--- Stored items ---
=== Begin Enclosure ===

Setup of build 40:
## mips_core
module mips_core (
	input         clk,
	input         rst,
	output [31:0] imem_addr,
	input  [31:0] imem_rdata,
	output [31:0] dmem_addr,
	output [31:0] dmem_wdata,
	output [3:0]  dmem_wmask,
	output        dmem_we,
	input  [31:0] dmem_rdata,
	output        wb_en,
	output [4:0]  wb_reg,
	output [31:0] wb_data
);
Size: ~1000 flip-flops, ~210 I/O pins, roughly 0.067 sq mm of cells after synthesis.
export LEC_CHECK = 0
export ABC_AREA = 1
export CAP_MARGIN = 20
export CORE_MARGIN = 2
export CORE_UTILIZATION = 72
export CTS_CLUSTER_DIAMETER = 203
export CTS_CLUSTER_SIZE = 21
export GPL_ROUTABILITY_DRIVEN = 0
export PLACE_DENSITY_LB_ADDON = 0.07
export SETUP_SLACK_MARGIN = 0.53
export SLEW_MARGIN = 20
create_clock -name core_clock -period 5.42 [get_ports {clk}]
run.sh (not shown) runs the stock make flow with config.mk's settings and CLKGATE_MAP_FILE=.
In the summary table, build 40 is marked failed, with error GRT-0116 raised in global routing (5_1_grt).
#### Input delta (build 72 over build 40)
Settings: changing CORE_UTILIZATION from 72 to 55; setting PLACE_DENSITY to 0.6 for the first time; setting TNS_END_PERCENT to 50 for the first time; removing PLACE_DENSITY_LB_ADDON (formerly 0.07); removing GPL_ROUTABILITY_DRIVEN (formerly 0); removing ABC_AREA (formerly 1); removing CTS_CLUSTER_SIZE (formerly 21); changing SETUP_SLACK_MARGIN from 0.53 to 0.2; removing CTS_CLUSTER_DIAMETER (formerly 203); changing the clock period (ns, I/O delays scaled along) from 5.42 to 6.56.
--- outcome ---
- Net count after synthesis shrinks by more than a quarter when moving from build 40 to build 72.
- Comparing build 40 against build 72, there is no change at all in maximum clock insertion buffer count.
- Build 40 -> build 72: count of boundary I/O pins delta 0, exact match
- The final reports for build 72 and build 40 show count of distinct cell types in the synthesized netlist higher in the former.
- Core area in build 72 is about 25% higher than in build 40
- Re yosys stat chip area: build 40 and build 72 aren't equal, and the higher value belongs to build 40.
- The higher TritonCTS buffer count came out of build 72.
- Height of the die (build 72 over build 40): increase, about 12%
- Looking at area after synthesis, build 72 sits 4.6% lower than build 40 does.
- Although it ran to completion, build 72 produced a layout that fails the final checks because of negative setup slack.
### build 72 -> build 66
Settings: CORE_UTILIZATION now 64, was 55; TNS_END_PERCENT no longer set, was 50; the clock period (ns, I/O delays scaled along) now 11.2, was 6.56.
Results
Build 66 did not finish; the tool stopped in global routing (5_1_grt) with error GRT-0116.
On area of the chip: build 66 sits below build 72.
Floorplan die height, build 72 and build 66: larger value in build 72
Post-cts resize count went down by more than half going from build 72 to build 66.
From build 72 to build 66 the numbers moved as follows: CTS buffer count lost about 5%, final estimated routing congestion in global placement picked up an extra 2.2%.
| synthesized area | build 72 vs build 66 | ≈ equal |
Changes observed in build 66 relative to build 72: post-CTS setup-driven buffer insertion count fell by 132, count of clock tree sinks stayed essentially flat.
For build 47, these inputs were changed with respect to build 66:
Settings: swapping 64 for 54 in CORE_UTILIZATION; swapping 11.2 for 11.8 in the clock period (ns, I/O delays scaled along).
Relative to build 66, height of the die has increased by 8.8% in build 47.
Build 47 reached the end of the flow, and the finished layout is clean on the timing, DRC and antenna checks.
Build 47 against build 66: buffers inserted during post-CTS setup optimization decreased 1, die span in x higher, routability-driven placement congestion ratio decreased about 5%.


Setup of job 6630:
The RTL this note starts from:
==> flow/design.v <==
module ALU (result, read_data_1, read_data_2, shmat, opcode, functioncode);
	input [31:0] read_data_1;
	input [31:0] read_data_2;
	input [4:0] shmat;
	input [5:0] opcode;
	input [5:0] functioncode;
	output reg [31:0] result;
	always @(*)
		begin
		result = 32'b0;
		if(opcode==6'b001000)						 
			result=read_data_1+read_data_2;
		else if(opcode==6'b001001)					 
			result=read_data_1+read_data_2;
		else if(opcode==6'b001100)					 
			result=read_data_1&read_data_2;
		else if(opcode==6'b001101)					 
			result=read_data_1|read_data_2;
		else if(opcode==6'b001010)					 
			result=($signed(read_data_1)<$signed(read_data_2)) ? 32'b1 : 32'b0;
		else if(opcode==6'b001011)					 
			result=(read_data_1<read_data_2) ? 32'b1 : 32'b0;
		else if(opcode==6'b100100 |opcode==6'b100101 |opcode==6'b110000 | opcode==6'b100011  
		| opcode==6'b101000 | opcode==6'b111000 | opcode==6'b101001 | opcode==6'b101011)	 
			result=read_data_1+read_data_2;
		else if(opcode==6'b000000)					 
			begin
			if(functioncode==6'b100000)  
				result=read_data_1+read_data_2;
			else if(functioncode==6'b100001)  
				result=read_data_1+read_data_2;
			else if(functioncode==6'b100100)  
				result=read_data_1 & read_data_2;
			else if(functioncode==6'b100101)  
				result=read_data_1 | read_data_2;
			else if(functioncode==6'b100111)  
				result=~(read_data_1 | read_data_2);
			else if(functioncode==6'b000000)  
				result=read_data_2 << shmat;
			else if(functioncode==6'b101010)  
				result=($signed(read_data_1)<$signed(read_data_2)) ? 32'b1 : 32'b0;
			else if(functioncode==6'b101011)	 
				result=(read_data_1<read_data_2) ? 32'b1 : 32'b0;
			else if(functioncode==6'b000011)	 
				result= $signed(read_data_2) >>> shmat;
			else if(functioncode==6'b000010)  
				result= read_data_2 >> shmat;
			else if(functioncode==6'b100010)  
				result=read_data_1-read_data_2;
			else if(functioncode==6'b100011)  
				result= read_data_1-read_data_2;
			end
		end
endmodule
module mips_registers ( read_data_1, read_data_2, write_data, read_reg_1, read_reg_2, write_reg, signal_reg_write, clk );
	output [31:0] read_data_1, read_data_2;
	input [31:0] write_data;
	input [4:0] read_reg_1, read_reg_2, write_reg;
	input signal_reg_write, clk;
	reg [31:0] registers [31:1];
	always @(posedge clk)
		if (signal_reg_write && write_reg != 5'd0)
			registers[write_reg] <= write_data;
	assign read_data_1 = (read_reg_1 == 5'd0) ? 32'b0 : registers[read_reg_1];
	assign read_data_2 = (read_reg_2 == 5'd0) ? 32'b0 : registers[read_reg_2];
endmodule
module mips_core (
	input         clk,
	input         rst,
	output [31:0] imem_addr,
	input  [31:0] imem_rdata,
	output [31:0] dmem_addr,
	output [31:0] dmem_wdata,
	output [3:0]  dmem_wmask,
	output        dmem_we,
	input  [31:0] dmem_rdata,
	output        wb_en,
	output [4:0]  wb_reg,
	output [31:0] wb_data
);
reg [31:0] PC;
wire [31:0] instruction = imem_rdata;
wire [31:0] read_data_1;
wire [31:0] read_data_2;
wire [31:0] ALU_result;
reg [31:0] ALU_mux;
reg [4:0] REG_dst_mux;
reg [31:0] REG_write_mux;
reg [31:0] MEM_result;
reg write_reg_signal;
reg write_mem_signal;
reg [3:0] mem_mask;
reg [31:0] next_PC;
wire [5:0] opcode = instruction[31:26];
wire [4:0] rs = instruction[25:21];
wire [4:0] rt = instruction[20:16];
wire [4:0] rd = instruction[15:11];
wire [4:0] shmat = instruction[10:6];
wire [5:0] functioncode = instruction[5:0];
wire [15:0] imm = instruction[15:0];
wire [25:0] adress = instruction[25:0];
wire [31:0] PC_plus4 = PC + 32'd4;
wire [31:0] branchadress = {{14{imm[15]}}, imm, 2'b00};
wire [31:0] jumpadress = {PC[31:28], adress, 2'b00};
mips_registers regblock(read_data_1, read_data_2, REG_write_mux, rs, rt, REG_dst_mux, write_reg_signal, clk);
ALU ALUblock(ALU_result, read_data_1, ALU_mux, shmat, opcode, functioncode);
always @(*)
begin
	REG_dst_mux = rt;
	write_reg_signal = 1'b1;
	write_mem_signal = 1'b0;
	mem_mask = 4'b1111;
	ALU_mux = read_data_2;
	REG_write_mux = ALU_result;
	next_PC = PC_plus4;
	if (opcode==6'b100100)           
		MEM_result = {24'b0, dmem_rdata[7:0]};
	else if (opcode==6'b100101)      
		MEM_result = {16'b0, dmem_rdata[15:0]};
	else                             
		MEM_result = dmem_rdata;
	if (opcode==6'b000000)           
		begin
		REG_dst_mux = rd;
		if (functioncode==6'b001000)   
			begin
			write_reg_signal = 1'b0;
			next_PC = read_data_1;
			end
		end
	else                             
		begin
		if (opcode==6'b000011)         
			REG_dst_mux = 5'b11111;
		if (opcode==6'b101000 | opcode==6'b101001 | opcode==6'b111000 | opcode==6'b101011)  
			begin
			write_mem_signal = 1'b1;
			write_reg_signal = 1'b0;
			if (opcode==6'b101000)       
				mem_mask = 4'b0001;
			else if (opcode==6'b101001)  
				mem_mask = 4'b0011;
			end
		else if (opcode==6'b000100 | opcode==6'b000101 | opcode==6'b000010)  
			write_reg_signal = 1'b0;
		if (opcode!=6'b001100 && opcode!=6'b001101)
			ALU_mux = {{16{imm[15]}}, imm};
		else
			ALU_mux = {16'b0, imm};
		if (opcode==6'b000011)         
			REG_write_mux = PC + 32'd8;
		else if (opcode==6'b100011 | opcode==6'b100100 | opcode==6'b100101 | opcode==6'b110000)  
			REG_write_mux = MEM_result;
		else if (opcode==6'b001111)    
			REG_write_mux = {imm, 16'b0};
		if (opcode==6'b000100 && read_data_1==read_data_2)        
			next_PC = PC_plus4 + branchadress;
		else if (opcode==6'b000101 && read_data_1!=read_data_2)   
			next_PC = PC_plus4 + branchadress;
		else if (opcode==6'b000010 | opcode==6'b000011)          
			next_PC = jumpadress;
		end
end
always @(posedge clk)
	if (rst)
		PC <= 32'b0;
	else
		PC <= next_PC;
assign imem_addr  = PC;
assign dmem_addr  = ALU_result;
assign dmem_wdata = read_data_2;
assign dmem_wmask = mem_mask;
assign dmem_we    = write_mem_signal;
assign wb_en      = write_reg_signal && (REG_dst_mux != 5'd0);
assign wb_reg     = REG_dst_mux;
assign wb_data    = REG_write_mux;
endmodule
clock: 6.56 ns
lec_check: 0
cap_margin: 20
core_margin: 2
core_utilization: 57
cts_cluster_diameter: 335
hold_slack_margin: -0.08
place_density: 0.6
setup_slack_margin: 1.2
slew_margin: 35
tns_end_percent: 50
To summarise job 6630: no stage aborted, but the layout did not pass its checks, failing on setup timing.
diff inputs: job 6630 => job 1491
- swapping 1.2 for 1.67 in SETUP_SLACK_MARGIN
- clearing HOLD_SLACK_MARGIN, which used to be -0.08
- swapping 335 for 28 in CTS_CLUSTER_DIAMETER
- swapping 35 for 20 in SLEW_MARGIN
Findings:
For job 1491, the flow was terminated by a tool error in global routing and produced no final design.
H-tree depth ended up 1 higher on job 1491 than on job 6630.
Taking job 6630 as the reference, in job 1491 worst slack at placement now sits lower; placed wire-length estimate roughly the same; x dimension of the die about even; count of buffers added by post-CTS timing repair for setup shrank by 37.
Number of I/O pins came out exactly the same in job 6630 and job 1491.
Job 1491 -> job 6630: total of flip-flops plus latches after synthesis delta 0, exact match
Reported for job 6630 and job 1491, number of enable-type register cells in the synthesized netlist turned out identical to the last digit.
Diff job 1491..job 6630 | chip area in the Yosys report | unchanged
Cell area after placement across job 6630 and job 1491: no real change.
For job 5507, these inputs were changed with respect to job 1491:
- CORE_UTILIZATION now 68, was 57
- TNS_END_PERCENT no longer set, was 50
- SETUP_SLACK_MARGIN now 0.2, was 1.67
- CTS_CLUSTER_DIAMETER no longer set, was 28
- the clock period (ns, I/O delays scaled along) now 16.9, was 6.56
[summary]
Delta (job 5507 minus job 1491): number of clock sinks comparable; synthesized chip area reported by yosys level. Of job 5507 and job 1491, the run reporting the lower width of the chip was job 5507. Re post-synth net total: no difference whatsoever between job 1491 and job 5507. Job 5507 improves on job 1491 in total core area. Diff job 1491..job 5507 | synthesized flop and latch total | unchanged. Routability congestion estimate in job 5507 is about 1.2% lower than in job 1491. Job 5507 ended up with a lower number of H-tree levels than job 1491 did. Job 5507 | ERROR | global routing. Comparing job 5507 and job 1491, die area is higher on job 1491. The number of standard-cell rows in the floorplan in job 5507 sits 8.2% below the value recorded for job 1491. On job 5507: number of post-CTS setup repair buffers is 80 lower than what job 1491 gave.
Relative to job 5507, the following input files were edited for job 4942:
- CORE_UTILIZATION changed from 68 to 45
- the clock period (ns, I/O delays scaled along) changed from 16.9 to 7.21
Results
Job 5507 -> job 4942: count of port buffers added during placement delta 0, exact match
From job 5507 to job 4942 the numbers moved as follows: die area saw an increase, buffers inserted during post-CTS setup optimization saw an increase, total core area saw an increase.
Detailed-placement wirelength estimate (job 4942 vs. job 5507) increases by more than 10%
The flow completed for job 4942, but it is not clean: the layout still shows setup timing.
Standard cell area after detailed placement (job 4942 over job 5507): increase, about 18%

=== End Enclosure ===

--- TASK ---
When a line in the data contains the string "routing", copy that line.

--- WORKED SOLUTION ---
In the summary table, build 40 is marked failed, with error GRT-0116 raised in global routing (5_1_grt).
Build 66 did not finish; the tool stopped in global routing (5_1_grt) with error GRT-0116.
From build 72 to build 66 the numbers moved as follows: CTS buffer count lost about 5%, final estimated routing congestion in global placement picked up an extra 2.2%.
For job 1491, the flow was terminated by a tool error in global routing and produced no final design.
Delta (job 5507 minus job 1491): number of clock sinks comparable; synthesized chip area reported by yosys level. Of job 5507 and job 1491, the run reporting the lower width of the chip was job 5507. Re post-synth net total: no difference whatsoever between job 1491 and job 5507. Job 5507 improves on job 1491 in total core area. Diff job 1491..job 5507 | synthesized flop and latch total | unchanged. Routability congestion estimate in job 5507 is about 1.2% lower than in job 1491. Job 5507 ended up with a lower number of H-tree levels than job 1491 did. Job 5507 | ERROR | global routing. Comparing job 5507 and job 1491, die area is higher on job 1491. The number of standard-cell rows in the floorplan in job 5507 sits 8.2% below the value recorded for job 1491. On job 5507: number of post-CTS setup repair buffers is 80 lower than what job 1491 gave.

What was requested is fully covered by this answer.